======== Supplied information
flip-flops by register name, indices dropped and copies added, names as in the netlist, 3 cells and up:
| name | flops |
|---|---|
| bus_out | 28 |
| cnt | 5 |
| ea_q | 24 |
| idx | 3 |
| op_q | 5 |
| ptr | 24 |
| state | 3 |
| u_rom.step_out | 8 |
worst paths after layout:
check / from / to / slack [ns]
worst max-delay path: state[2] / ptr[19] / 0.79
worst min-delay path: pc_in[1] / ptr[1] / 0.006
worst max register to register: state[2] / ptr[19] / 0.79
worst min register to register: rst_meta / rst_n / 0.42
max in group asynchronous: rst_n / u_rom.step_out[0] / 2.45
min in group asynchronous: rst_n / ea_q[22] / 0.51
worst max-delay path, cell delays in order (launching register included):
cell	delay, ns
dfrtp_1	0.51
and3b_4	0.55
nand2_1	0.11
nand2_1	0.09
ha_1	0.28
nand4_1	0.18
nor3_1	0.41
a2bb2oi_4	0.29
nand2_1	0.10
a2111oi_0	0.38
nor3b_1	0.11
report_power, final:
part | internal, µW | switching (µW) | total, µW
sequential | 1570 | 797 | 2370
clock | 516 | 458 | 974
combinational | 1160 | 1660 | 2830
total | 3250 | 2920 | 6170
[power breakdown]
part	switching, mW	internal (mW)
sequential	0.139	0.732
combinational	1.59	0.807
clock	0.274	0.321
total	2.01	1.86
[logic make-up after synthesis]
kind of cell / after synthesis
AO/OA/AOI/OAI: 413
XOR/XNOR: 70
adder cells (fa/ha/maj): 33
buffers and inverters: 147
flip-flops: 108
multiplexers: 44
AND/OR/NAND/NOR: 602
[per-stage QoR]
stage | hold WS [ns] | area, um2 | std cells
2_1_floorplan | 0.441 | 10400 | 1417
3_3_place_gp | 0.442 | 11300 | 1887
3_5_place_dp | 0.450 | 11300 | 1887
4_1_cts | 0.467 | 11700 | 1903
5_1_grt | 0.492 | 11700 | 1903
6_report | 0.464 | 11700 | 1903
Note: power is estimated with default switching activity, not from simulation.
$ cat config.mk
export PLATFORM = sky130hd
export DESIGN_NAME = cad_exec
export DESIGN_NICKNAME = d
export VERILOG_FILES = /design/src/cad_pkg.sv /design/src/cad_divider.sv /design/src/cad_exec.sv
export SDC_FILE = /design/constraint.sdc
export NUM_CORES = 1
export LEC_CHECK = 0
export BUFFER_PORTS_ARGS = -buffer_cell sky130_fd_sc_hd__buf_4
export CORE_MARGIN = 1
export CORE_UTILIZATION = 51
export CTS_CLUSTER_DIAMETER = 40
export DETAILED_ROUTE_END_ITERATION = 8
export PLACE_DENSITY = 0.82
export SLEW_MARGIN = 40
export SYNTH_ARGS = -nofsm -noshare
export SYNTH_HDL_FRONTEND = slang
export SYNTH_SLANG_ARGS = --single-unit
$ cat constraint.sdc
create_clock -name clock_in -period 5.01 [get_ports clock_in]
set_input_delay 1.002 -clock clock_in [delete_from_list [all_inputs] [get_ports clock_in]]
set_output_delay 1.002 -clock clock_in [all_outputs]
set_load 0.01 [all_outputs]
`config.mk`:
```
export PLATFORM = sky130hd
export DESIGN_NAME = cogen_top
export DESIGN_NICKNAME = d
export VERILOG_FILES = /design/src/verilog/cogen_pkg.sv /design/src/verilog/cogen_top.sv /design/src/verilog/cogen_timer.sv
export VERILOG_INCLUDE_DIRS = /design/src /design/src/verilog
export SDC_FILE = /design/constraint.sdc
export NUM_CORES = 1
export LEC_CHECK = 0
export BUFFER_PORTS_ARGS = -buffer_cell sky130_fd_sc_hd__buf_2
export CAP_MARGIN = 25
export CELL_PAD_IN_SITES_DETAIL_PLACEMENT = 1
export CELL_PAD_IN_SITES_GLOBAL_PLACEMENT = 1
export CORE_ASPECT_RATIO = 0.8
export CORE_MARGIN = 4
export CORE_UTILIZATION = 35
export DETAILED_ROUTE_END_ITERATION = 12
export PLACE_DENSITY_LB_ADDON = 0.1
export SYNTH_ARGS = -nofsm -noshare
export SYNTH_HDL_FRONTEND = slang
export SYNTH_SLANG_ARGS = --single-unit
```
`constraint.sdc`:
```
create_clock -name clk -period 2 [get_ports clk]
set_input_delay 0.1 -clock clk [delete_from_list [all_inputs] [get_ports clk]]
set_output_delay 0.1 -clock clk [all_outputs]
set_load 0.01 [all_outputs]
```
**config.mk**
```make
export PLATFORM = sky130hd
export DESIGN_NAME = card_event_irq_and_window_enable
export DESIGN_NICKNAME = d
export VERILOG_FILES = /design/src/card_event_pkg.sv /design/src/card_event_irq_and_window_enable.sv
export SDC_FILE = /design/constraint.sdc
export NUM_CORES = 1
export LEC_CHECK = 0
export ABC_CLOCK_PERIOD_IN_PS = 3460
export BUFFER_PORTS_ARGS = -buffer_cell sky130_fd_sc_hd__buf_2
export CAP_MARGIN = 20
export CORE_AREA = 10 10 67 69
export CTS_BUF_LIST = sky130_fd_sc_hd__clkbuf_2 sky130_fd_sc_hd__clkbuf_4 sky130_fd_sc_hd__clkbuf_8
export DETAILED_ROUTE_END_ITERATION = 8
export DIE_AREA = 0 0 77 79
export GPL_TIMING_DRIVEN = 0
export HOLD_SLACK_MARGIN = 0.03
export PLACE_DENSITY = 0.73
export SLEW_MARGIN = 20
export SYNTH_ARGS = -nofsm -noshare
export SYNTH_HDL_FRONTEND = slang
export SYNTH_SLANG_ARGS = --single-unit
```
**constraint.sdc**
```tcl
create_clock -name core_clk -period 3.46 [get_ports core_clk]
set_input_delay 0.346 -clock core_clk [delete_from_list [all_inputs] [get_ports core_clk]]
set_output_delay 0.346 -clock core_clk [all_outputs]
set_load 0.05 [all_outputs]
```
================
Go through the entries above and report each line with the string "cells" in it.

• [Response below]
flip-flops by register name, indices dropped and copies added, names as in the netlist, 3 cells and up:
adder cells (fa/ha/maj): 33
stage | hold WS [ns] | area, um2 | std cells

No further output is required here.